Exercise directions:
For every line in the records below that holds "Total", make a copy.

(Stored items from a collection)

---------------

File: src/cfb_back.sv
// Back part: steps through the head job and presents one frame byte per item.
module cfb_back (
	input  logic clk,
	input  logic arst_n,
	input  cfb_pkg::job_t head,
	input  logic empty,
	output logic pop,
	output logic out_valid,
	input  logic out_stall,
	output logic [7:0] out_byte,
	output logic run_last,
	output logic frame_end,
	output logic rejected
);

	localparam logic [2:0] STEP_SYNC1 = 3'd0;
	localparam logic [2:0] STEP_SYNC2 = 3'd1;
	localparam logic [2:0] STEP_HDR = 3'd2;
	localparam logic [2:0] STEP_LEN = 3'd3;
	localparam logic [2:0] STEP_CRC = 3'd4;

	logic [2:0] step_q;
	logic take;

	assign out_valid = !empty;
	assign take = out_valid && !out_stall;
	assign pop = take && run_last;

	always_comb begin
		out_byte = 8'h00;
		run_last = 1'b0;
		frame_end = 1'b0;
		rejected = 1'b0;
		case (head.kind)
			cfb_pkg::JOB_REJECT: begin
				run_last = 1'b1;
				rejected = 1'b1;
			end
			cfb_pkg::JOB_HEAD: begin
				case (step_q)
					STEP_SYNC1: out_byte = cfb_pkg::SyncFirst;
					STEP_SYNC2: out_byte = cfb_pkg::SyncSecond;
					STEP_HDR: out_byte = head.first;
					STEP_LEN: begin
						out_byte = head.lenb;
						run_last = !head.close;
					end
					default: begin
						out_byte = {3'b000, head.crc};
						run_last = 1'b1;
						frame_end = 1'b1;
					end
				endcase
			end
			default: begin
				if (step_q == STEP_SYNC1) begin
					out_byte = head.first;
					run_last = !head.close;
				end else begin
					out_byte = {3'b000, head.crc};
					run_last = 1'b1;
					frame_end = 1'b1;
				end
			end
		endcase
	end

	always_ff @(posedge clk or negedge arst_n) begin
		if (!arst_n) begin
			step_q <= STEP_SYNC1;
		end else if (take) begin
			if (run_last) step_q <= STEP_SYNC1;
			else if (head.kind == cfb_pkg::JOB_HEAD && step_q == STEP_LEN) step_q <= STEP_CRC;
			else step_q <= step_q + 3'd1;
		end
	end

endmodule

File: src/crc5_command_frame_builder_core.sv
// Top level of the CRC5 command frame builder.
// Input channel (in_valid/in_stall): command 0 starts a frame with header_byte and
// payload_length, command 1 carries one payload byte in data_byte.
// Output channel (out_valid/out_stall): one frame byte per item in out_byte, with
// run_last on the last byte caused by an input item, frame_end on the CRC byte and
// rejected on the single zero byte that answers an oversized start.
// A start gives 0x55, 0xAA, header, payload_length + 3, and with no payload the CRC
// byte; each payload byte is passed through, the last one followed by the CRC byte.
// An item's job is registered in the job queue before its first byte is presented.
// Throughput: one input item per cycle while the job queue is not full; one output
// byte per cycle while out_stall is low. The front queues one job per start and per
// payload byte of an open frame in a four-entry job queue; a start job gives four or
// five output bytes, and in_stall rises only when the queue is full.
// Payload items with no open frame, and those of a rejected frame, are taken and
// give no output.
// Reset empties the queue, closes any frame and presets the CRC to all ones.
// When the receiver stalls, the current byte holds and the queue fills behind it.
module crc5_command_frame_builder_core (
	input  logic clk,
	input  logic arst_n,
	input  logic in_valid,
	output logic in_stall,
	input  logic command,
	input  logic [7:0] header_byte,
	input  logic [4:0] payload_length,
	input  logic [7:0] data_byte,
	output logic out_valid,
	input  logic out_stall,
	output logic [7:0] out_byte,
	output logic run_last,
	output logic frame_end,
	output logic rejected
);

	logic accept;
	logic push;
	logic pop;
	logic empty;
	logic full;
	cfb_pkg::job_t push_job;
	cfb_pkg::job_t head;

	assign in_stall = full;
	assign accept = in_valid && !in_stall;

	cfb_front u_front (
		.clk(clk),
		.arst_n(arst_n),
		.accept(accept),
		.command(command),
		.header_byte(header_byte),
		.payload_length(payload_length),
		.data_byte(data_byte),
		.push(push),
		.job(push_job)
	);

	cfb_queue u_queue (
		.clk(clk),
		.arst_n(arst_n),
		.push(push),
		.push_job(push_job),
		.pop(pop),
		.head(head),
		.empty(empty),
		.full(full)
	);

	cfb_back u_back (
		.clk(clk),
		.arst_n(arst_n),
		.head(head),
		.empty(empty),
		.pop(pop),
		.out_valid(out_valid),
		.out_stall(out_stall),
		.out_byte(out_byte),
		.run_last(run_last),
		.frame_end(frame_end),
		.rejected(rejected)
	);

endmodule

---------------

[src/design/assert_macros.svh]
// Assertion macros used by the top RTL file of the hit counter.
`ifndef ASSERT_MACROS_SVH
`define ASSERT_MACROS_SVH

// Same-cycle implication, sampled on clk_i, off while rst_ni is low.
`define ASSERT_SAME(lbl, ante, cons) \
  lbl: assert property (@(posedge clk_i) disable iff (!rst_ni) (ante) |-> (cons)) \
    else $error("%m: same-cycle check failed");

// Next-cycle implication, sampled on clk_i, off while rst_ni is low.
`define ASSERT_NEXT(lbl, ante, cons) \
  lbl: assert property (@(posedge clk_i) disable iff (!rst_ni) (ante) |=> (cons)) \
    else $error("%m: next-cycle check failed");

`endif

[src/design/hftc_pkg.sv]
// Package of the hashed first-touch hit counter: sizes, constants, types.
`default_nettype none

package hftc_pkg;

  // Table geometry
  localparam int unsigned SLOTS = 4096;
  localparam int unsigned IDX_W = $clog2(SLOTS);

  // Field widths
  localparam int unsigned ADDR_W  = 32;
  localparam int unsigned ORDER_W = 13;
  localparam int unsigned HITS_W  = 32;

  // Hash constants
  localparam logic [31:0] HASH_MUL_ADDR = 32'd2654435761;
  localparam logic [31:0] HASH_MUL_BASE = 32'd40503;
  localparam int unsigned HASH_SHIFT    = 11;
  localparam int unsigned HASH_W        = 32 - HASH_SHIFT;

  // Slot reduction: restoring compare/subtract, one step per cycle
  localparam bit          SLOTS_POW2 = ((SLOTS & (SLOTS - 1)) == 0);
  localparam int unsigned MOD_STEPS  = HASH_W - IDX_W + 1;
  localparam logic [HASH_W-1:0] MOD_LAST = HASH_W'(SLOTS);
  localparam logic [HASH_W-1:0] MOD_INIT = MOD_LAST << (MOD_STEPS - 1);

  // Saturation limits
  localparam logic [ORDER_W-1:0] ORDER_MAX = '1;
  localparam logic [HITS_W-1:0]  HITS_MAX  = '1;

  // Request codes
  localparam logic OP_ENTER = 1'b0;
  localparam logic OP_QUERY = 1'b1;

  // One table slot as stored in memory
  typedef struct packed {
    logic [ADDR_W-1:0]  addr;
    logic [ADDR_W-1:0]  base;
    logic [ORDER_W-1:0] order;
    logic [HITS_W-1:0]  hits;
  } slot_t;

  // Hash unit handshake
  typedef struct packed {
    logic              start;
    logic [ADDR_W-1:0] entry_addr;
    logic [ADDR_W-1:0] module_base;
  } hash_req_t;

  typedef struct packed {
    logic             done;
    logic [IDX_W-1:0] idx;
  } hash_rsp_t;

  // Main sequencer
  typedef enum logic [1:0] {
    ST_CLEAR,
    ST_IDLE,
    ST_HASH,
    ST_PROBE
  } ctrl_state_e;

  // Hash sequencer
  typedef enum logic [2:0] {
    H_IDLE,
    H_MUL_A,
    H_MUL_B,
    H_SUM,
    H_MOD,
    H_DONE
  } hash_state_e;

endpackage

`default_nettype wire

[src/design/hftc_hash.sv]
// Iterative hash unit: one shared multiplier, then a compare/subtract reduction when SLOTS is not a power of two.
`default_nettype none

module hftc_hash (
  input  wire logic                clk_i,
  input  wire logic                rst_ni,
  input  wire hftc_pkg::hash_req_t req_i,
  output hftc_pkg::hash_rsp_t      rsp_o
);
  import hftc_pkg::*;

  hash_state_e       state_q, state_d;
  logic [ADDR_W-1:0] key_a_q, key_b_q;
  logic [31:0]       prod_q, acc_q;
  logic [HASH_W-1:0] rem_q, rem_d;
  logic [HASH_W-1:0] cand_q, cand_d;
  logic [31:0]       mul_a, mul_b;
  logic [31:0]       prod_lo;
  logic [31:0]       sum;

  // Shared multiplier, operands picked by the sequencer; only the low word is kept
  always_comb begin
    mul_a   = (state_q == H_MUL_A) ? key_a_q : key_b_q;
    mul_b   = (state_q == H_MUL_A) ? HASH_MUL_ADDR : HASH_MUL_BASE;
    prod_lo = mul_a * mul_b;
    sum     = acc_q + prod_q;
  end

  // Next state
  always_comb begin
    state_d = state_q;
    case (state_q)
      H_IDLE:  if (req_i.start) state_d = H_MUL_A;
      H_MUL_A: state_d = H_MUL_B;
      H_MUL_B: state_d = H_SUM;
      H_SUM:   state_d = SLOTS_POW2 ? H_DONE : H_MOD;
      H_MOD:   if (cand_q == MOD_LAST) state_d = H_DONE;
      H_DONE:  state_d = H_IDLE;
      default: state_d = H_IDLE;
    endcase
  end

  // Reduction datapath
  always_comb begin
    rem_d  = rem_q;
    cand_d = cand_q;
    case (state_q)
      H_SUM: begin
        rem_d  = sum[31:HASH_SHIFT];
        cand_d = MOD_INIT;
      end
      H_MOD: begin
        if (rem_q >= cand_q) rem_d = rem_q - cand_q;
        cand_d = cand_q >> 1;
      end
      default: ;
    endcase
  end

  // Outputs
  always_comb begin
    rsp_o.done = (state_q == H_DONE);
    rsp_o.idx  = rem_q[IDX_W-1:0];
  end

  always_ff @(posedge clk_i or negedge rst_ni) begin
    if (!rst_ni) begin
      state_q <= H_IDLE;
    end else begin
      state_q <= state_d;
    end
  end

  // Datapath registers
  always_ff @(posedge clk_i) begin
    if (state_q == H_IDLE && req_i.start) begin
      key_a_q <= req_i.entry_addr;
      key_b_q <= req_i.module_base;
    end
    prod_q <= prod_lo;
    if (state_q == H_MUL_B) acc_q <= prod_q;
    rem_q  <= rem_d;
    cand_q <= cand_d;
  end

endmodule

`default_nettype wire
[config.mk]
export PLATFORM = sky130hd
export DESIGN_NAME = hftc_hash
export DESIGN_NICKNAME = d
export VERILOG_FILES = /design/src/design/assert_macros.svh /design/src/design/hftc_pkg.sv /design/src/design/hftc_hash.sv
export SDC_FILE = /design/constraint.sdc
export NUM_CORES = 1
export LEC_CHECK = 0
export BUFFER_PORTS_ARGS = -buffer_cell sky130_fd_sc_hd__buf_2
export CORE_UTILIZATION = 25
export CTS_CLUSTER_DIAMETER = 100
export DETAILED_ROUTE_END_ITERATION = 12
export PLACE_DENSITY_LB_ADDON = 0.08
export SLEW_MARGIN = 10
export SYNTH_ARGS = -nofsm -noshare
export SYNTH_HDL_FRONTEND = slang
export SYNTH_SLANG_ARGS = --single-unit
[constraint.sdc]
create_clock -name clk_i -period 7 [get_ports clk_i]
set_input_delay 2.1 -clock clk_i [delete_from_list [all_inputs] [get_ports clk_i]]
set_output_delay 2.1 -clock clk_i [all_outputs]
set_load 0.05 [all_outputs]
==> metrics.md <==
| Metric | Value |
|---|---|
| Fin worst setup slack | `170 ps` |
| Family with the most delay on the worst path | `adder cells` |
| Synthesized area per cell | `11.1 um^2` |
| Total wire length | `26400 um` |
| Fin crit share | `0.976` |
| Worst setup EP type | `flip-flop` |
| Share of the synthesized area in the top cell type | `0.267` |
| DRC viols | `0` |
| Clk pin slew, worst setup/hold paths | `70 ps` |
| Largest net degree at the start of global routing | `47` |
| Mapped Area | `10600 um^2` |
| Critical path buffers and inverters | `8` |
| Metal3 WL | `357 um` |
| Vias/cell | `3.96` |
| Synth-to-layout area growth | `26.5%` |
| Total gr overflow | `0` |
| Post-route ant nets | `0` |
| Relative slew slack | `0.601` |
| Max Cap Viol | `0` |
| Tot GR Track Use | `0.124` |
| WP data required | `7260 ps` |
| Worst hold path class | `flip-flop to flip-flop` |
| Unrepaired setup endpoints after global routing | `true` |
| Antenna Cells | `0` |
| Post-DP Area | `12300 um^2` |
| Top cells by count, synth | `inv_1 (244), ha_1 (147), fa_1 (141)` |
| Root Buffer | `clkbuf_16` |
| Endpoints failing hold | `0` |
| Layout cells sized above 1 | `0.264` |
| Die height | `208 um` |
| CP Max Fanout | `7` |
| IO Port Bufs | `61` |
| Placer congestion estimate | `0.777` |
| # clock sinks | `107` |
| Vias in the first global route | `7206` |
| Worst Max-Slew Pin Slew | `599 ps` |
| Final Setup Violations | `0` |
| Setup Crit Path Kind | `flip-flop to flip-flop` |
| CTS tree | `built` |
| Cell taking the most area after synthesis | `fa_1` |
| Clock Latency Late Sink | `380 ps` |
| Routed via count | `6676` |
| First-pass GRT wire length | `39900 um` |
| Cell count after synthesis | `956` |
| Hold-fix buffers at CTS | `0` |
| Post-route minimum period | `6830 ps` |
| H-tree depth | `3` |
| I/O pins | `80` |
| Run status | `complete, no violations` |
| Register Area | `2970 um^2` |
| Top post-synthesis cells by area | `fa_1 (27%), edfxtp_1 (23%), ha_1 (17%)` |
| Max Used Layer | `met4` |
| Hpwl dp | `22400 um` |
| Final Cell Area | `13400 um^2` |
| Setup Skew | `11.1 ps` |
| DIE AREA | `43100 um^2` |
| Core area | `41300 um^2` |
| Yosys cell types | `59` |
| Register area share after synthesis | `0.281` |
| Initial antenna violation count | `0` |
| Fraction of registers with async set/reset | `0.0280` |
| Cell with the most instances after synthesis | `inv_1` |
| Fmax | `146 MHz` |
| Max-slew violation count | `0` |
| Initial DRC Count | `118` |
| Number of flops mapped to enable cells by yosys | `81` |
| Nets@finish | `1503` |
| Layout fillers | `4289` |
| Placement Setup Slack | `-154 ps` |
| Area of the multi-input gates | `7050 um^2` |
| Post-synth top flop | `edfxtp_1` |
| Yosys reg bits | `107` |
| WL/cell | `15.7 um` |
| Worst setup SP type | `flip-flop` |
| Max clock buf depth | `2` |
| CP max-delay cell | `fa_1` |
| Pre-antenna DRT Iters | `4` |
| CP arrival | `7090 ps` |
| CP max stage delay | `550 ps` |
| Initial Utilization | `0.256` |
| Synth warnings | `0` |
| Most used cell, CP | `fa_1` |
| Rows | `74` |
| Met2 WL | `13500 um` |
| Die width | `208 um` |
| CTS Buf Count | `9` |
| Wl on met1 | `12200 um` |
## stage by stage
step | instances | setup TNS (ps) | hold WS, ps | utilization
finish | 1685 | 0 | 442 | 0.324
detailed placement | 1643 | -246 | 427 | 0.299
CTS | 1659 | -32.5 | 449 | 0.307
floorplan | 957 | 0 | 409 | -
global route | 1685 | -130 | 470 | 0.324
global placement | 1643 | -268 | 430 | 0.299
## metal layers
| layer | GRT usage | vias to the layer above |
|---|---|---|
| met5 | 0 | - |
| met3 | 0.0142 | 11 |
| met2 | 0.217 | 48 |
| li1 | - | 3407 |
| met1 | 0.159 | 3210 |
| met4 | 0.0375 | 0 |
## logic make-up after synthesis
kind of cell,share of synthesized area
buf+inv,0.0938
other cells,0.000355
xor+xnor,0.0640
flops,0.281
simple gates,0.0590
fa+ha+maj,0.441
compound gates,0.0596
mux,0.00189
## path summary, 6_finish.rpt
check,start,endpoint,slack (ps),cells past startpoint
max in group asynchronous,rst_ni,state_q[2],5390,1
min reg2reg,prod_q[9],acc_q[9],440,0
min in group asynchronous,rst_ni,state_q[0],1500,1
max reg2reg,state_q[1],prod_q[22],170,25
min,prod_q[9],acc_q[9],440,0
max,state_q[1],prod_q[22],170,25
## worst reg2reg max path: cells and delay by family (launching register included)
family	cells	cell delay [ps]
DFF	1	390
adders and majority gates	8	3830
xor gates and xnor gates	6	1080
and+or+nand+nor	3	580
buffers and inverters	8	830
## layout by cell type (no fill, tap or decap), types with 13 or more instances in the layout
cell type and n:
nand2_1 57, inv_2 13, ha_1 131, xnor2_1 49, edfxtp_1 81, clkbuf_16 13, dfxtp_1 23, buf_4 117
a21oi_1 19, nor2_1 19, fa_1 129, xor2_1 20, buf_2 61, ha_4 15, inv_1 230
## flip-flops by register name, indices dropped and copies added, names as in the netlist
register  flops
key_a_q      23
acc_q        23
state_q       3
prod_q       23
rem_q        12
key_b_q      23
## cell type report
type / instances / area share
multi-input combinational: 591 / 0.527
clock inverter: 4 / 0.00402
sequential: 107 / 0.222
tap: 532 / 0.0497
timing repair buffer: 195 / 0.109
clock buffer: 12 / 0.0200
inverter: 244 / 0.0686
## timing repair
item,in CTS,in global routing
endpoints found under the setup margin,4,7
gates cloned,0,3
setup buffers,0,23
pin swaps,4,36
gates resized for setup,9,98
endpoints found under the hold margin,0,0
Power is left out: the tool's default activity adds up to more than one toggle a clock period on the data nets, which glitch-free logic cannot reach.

---------------

Result:
| Total wire length | `26400 um` |
| Total gr overflow | `0` |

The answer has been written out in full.